Plus de 70 % de la population est composée de diverses ethnies indigènes,
chacune avec sa culture, ses coutumes et son dialecte. Le reste de la
population est composé de métis. Il existe dans ce pays un très fort racisme,
des différences très accentuées et évidentes entre classes sociales. Les
marchés locaux, généralement approvisionnés par le paysannat et par la
contrebande, permettent une économie informelle qui se reflète dans la pratique
du troc et du marchandage. Les enfants travaillent souvent à partir d'un âge
très précoce. Pour la plupart, les Boliviens ne vivent pas, ils survivent. Un
tiers des 9 millions d’habitants a faim et l’autre tiers n’a pas de quoi vivre
dignement. La misère est patente partout alors que la Bolivie dispose de la
deuxième réserve de « gaz libre » (c'est-à-dire facilement
exploitable) du continent.
Le
gouvernement bolivien, les partis politiques et les multinationales pétrolières
sont les protagonistes de l'escroquerie monumentale causée par la
« capitalisation » d'YPFB [Gisements Pétrolifères Fiscaux
Boliviens, le terme « fiscaux » indiquant en l’occurence le
caractère étatique de la propriété des gisements : NDT]). Cette
ex-entreprise d'état fournissait, depuis 1954, la totalité de la consommation
interne de pétrole et de gaz et représentait, depuis 1985, la principale source
financière du pays. L'arnaque débute en 1992 quand le MNR (mouvement National
Révolutionnaire) propose la « capitalisation » c'est-à-dire le
transfert de 49 % des actions d'YPFB à des entreprises pour
« dynamiser » l'économie sans que l'État perde le pouvoir
décisionnel, puisqu'il garderait 51 % des actions.
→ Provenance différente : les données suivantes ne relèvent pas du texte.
===== src/rtl/debounced_pio.sv =====
// Debounced parallel input port: 2-flop synchronisers, per-channel stability counters,
// edge capture with write-1-to-clear, interrupt mask and a 4-word register slave.
module debounced_pio #(
    parameter int unsigned     WIDTH           = 18,
    parameter int unsigned     DEBOUNCE_CYCLES = 50000,
    parameter int unsigned     EDGE_TYPE       = 2,
    parameter logic [WIDTH-1:0] IDLE_LEVEL     = '0
) (
    input  logic             clk_clk,
    input  logic             reset_reset,
    input  logic [WIDTH-1:0] in_port,
    input  logic [1:0]       address,
    input  logic             chipselect,
    input  logic             read,
    input  logic             write,
    input  logic [31:0]      writedata,
    output logic [31:0]      readdata,
    output logic             irq
);

    localparam int unsigned CNT_W = (DEBOUNCE_CYCLES > 2) ? $clog2(DEBOUNCE_CYCLES) : 1;
    localparam logic [CNT_W-1:0] CNT_LAST = CNT_W'(DEBOUNCE_CYCLES - 1);

    localparam logic [1:0] ADDR_DATA = 2'd0;
    localparam logic [1:0] ADDR_MASK = 2'd1;
    localparam logic [1:0] ADDR_EDGE = 2'd2;
    localparam logic [1:0] ADDR_RAW  = 2'd3;

    logic [WIDTH-1:0] sync_meta;
    logic [WIDTH-1:0] sync_raw;
    logic [WIDTH-1:0] debounced;
    logic [WIDTH-1:0] debounced_d;
    logic [WIDTH-1:0] irq_mask;
    logic [WIDTH-1:0] edge_capture;
    logic [CNT_W-1:0] stable_cnt [WIDTH];

    logic [CNT_W-1:0] next_cnt_c [WIDTH];
    logic [WIDTH-1:0] next_debounced_c;
    logic [WIDTH-1:0] edge_set_c;
    logic [WIDTH-1:0] edge_clear_c;
    logic [31:0]      read_mux_c;
    logic             wr_en_c;
    logic             rd_en_c;
    logic             unused_c;

    assign wr_en_c  = chipselect & write;
    assign rd_en_c  = chipselect & read;
    assign unused_c = &{1'b0, writedata};

    // A channel accepts the synchronised level only after DEBOUNCE_CYCLES consecutive mismatches.
    always_comb begin
        next_debounced_c = debounced;
        for (int i = 0; i < int'(WIDTH); i++) begin
            next_cnt_c[i] = '0;
            if (sync_raw[i] != debounced[i]) begin
                if (stable_cnt[i] == CNT_LAST) begin
                    next_debounced_c[i] = sync_raw[i];
                end else begin
                    next_cnt_c[i] = stable_cnt[i] + 1'b1;
                end
            end
        end
    end

    always_comb begin
        case (EDGE_TYPE)
            0:       edge_set_c = debounced & ~debounced_d;
            1:       edge_set_c = ~debounced & debounced_d;
            default: edge_set_c = debounced ^ debounced_d;
        endcase
    end

    always_comb begin
        edge_clear_c = '0;
        if (wr_en_c && address == ADDR_EDGE) begin
            edge_clear_c = writedata[WIDTH-1:0];
        end
    end

    always_comb begin
        case (address)
            ADDR_DATA: read_mux_c = 32'(debounced);
            ADDR_MASK: read_mux_c = 32'(irq_mask);
            ADDR_EDGE: read_mux_c = 32'(edge_capture);
            ADDR_RAW:  read_mux_c = 32'(sync_raw);
            default:   read_mux_c = '0;
        endcase
    end

    always_ff @(posedge clk_clk) begin
        if (reset_reset) begin
            sync_meta    <= IDLE_LEVEL;
            sync_raw     <= IDLE_LEVEL;
            debounced    <= IDLE_LEVEL;
            debounced_d  <= IDLE_LEVEL;
            irq_mask     <= '0;
            edge_capture <= '0;
            readdata     <= '0;
            for (int i = 0; i < int'(WIDTH); i++) begin
                stable_cnt[i] <= '0;
            end
        end else begin
            sync_meta   <= in_port;
            sync_raw    <= sync_meta;
            debounced   <= next_debounced_c;
            debounced_d <= debounced;
            for (int i = 0; i < int'(WIDTH); i++) begin
                stable_cnt[i] <= next_cnt_c[i];
            end
            // A fresh edge outranks a simultaneous clear of the same bit.
            edge_capture <= (edge_capture & ~edge_clear_c) | edge_set_c;
            if (wr_en_c && address == ADDR_MASK) begin
                irq_mask <= writedata[WIDTH-1:0];
            end
            if (rd_en_c) begin
                readdata <= read_mux_c;
            end
        end
    end

    assign irq = |(edge_capture & irq_mask);

endmodule
<file path="config.mk">
export PLATFORM = sky130hd
export DESIGN_NAME = fft32_frame_loader
export DESIGN_NICKNAME = d
export VERILOG_FILES = /design/src/rtl/fft32_frame_loader.sv
export SDC_FILE = /design/constraint.sdc
export NUM_CORES = 2
export LEC_CHECK = 0
export ABC_AREA = 1
export CORE_MARGIN = 1.5
export CORE_UTILIZATION = 60
export DETAILED_ROUTE_END_ITERATION = 16
export PLACE_DENSITY = 0.92
export SKIP_LAST_GASP = 1
export SLEW_MARGIN = 20
export SYNTH_ARGS = -nofsm -noshare
export SYNTH_HDL_FRONTEND = slang
export SYNTH_SLANG_ARGS = --single-unit
</file>
<file path="constraint.sdc">
create_clock -name clk -period 5.6 [get_ports clk]
set_input_delay 1.4 -clock clk [delete_from_list [all_inputs] [get_ports clk]]
set_output_delay 1.4 -clock clk [all_outputs]
set_load 0.05 [all_outputs]
</file>
### config.mk
export PLATFORM = sky130hd
export DESIGN_NAME = display_spi_tx
export DESIGN_NICKNAME = d
export VERILOG_FILES = /design/src/rtl/display_pkg.sv /design/src/rtl/display_spi_tx_byte.sv /design/src/rtl/display_spi_tx.sv
export SDC_FILE = /design/constraint.sdc
export NUM_CORES = 1
export LEC_CHECK = 0
export BUFFER_PORTS_ARGS = -buffer_cell sky130_fd_sc_hd__buf_2
export CORE_MARGIN = 4
export CORE_UTILIZATION = 47
export DETAILED_ROUTE_END_ITERATION = 10
export MAX_ROUTING_LAYER = met4
export PLACE_DENSITY = 0.67
export SETUP_SLACK_MARGIN = 0.3
export SLEW_MARGIN = 10
export SYNTH_ARGS = -nofsm -noshare
export SYNTH_HDL_FRONTEND = slang
export SYNTH_SLANG_ARGS = --single-unit
export TNS_END_PERCENT = 1
### constraint.sdc
create_clock -name clk -period 2.08 [get_ports clk]
set_input_delay 0.208 -clock clk [delete_from_list [all_inputs] [get_ports clk]]
set_output_delay 0.208 -clock clk [all_outputs]
set_load 0.01 [all_outputs]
Cette proposition de
privatisation partielle fut très populaire car elle se doublait d'une
promesse : l'attribution des actions de l'état à chaque citoyen bolivien
sous forme de fonds de pensions. Grâce à ce dispositif, la retraite de chaque
Bolivien devait être de l'ordre de 200 $ US par mois ! Avec un tel
programme, le MNR rafla un maximum de voix et prit tous les pouvoirs. Ensuite,
il changea « légèrement » les règles en abaissant à 50 %
la part de l'état (sous prétexte
qu'aucune firme ne regrouperait 49 % des actions) et en créant une société
pour gérer les actions des Boliviens. En fait, c'est cette société qui est
propriétaire des titres et les Boliviens retraités attendent toujours leur
retraite, car les comptes de cette société de gestion ne laissent rien à
distribuer. Pendant ce temps, le prix du gaz augmentait, la pénurie
s'installait et Enron, Shell, Repsol-YPF, Perez, Conpanc et autres sociétés qui
se partagent le gâteau encaissent des bénéfices énormes.
Après
les promesses sont venues les « explications techniques »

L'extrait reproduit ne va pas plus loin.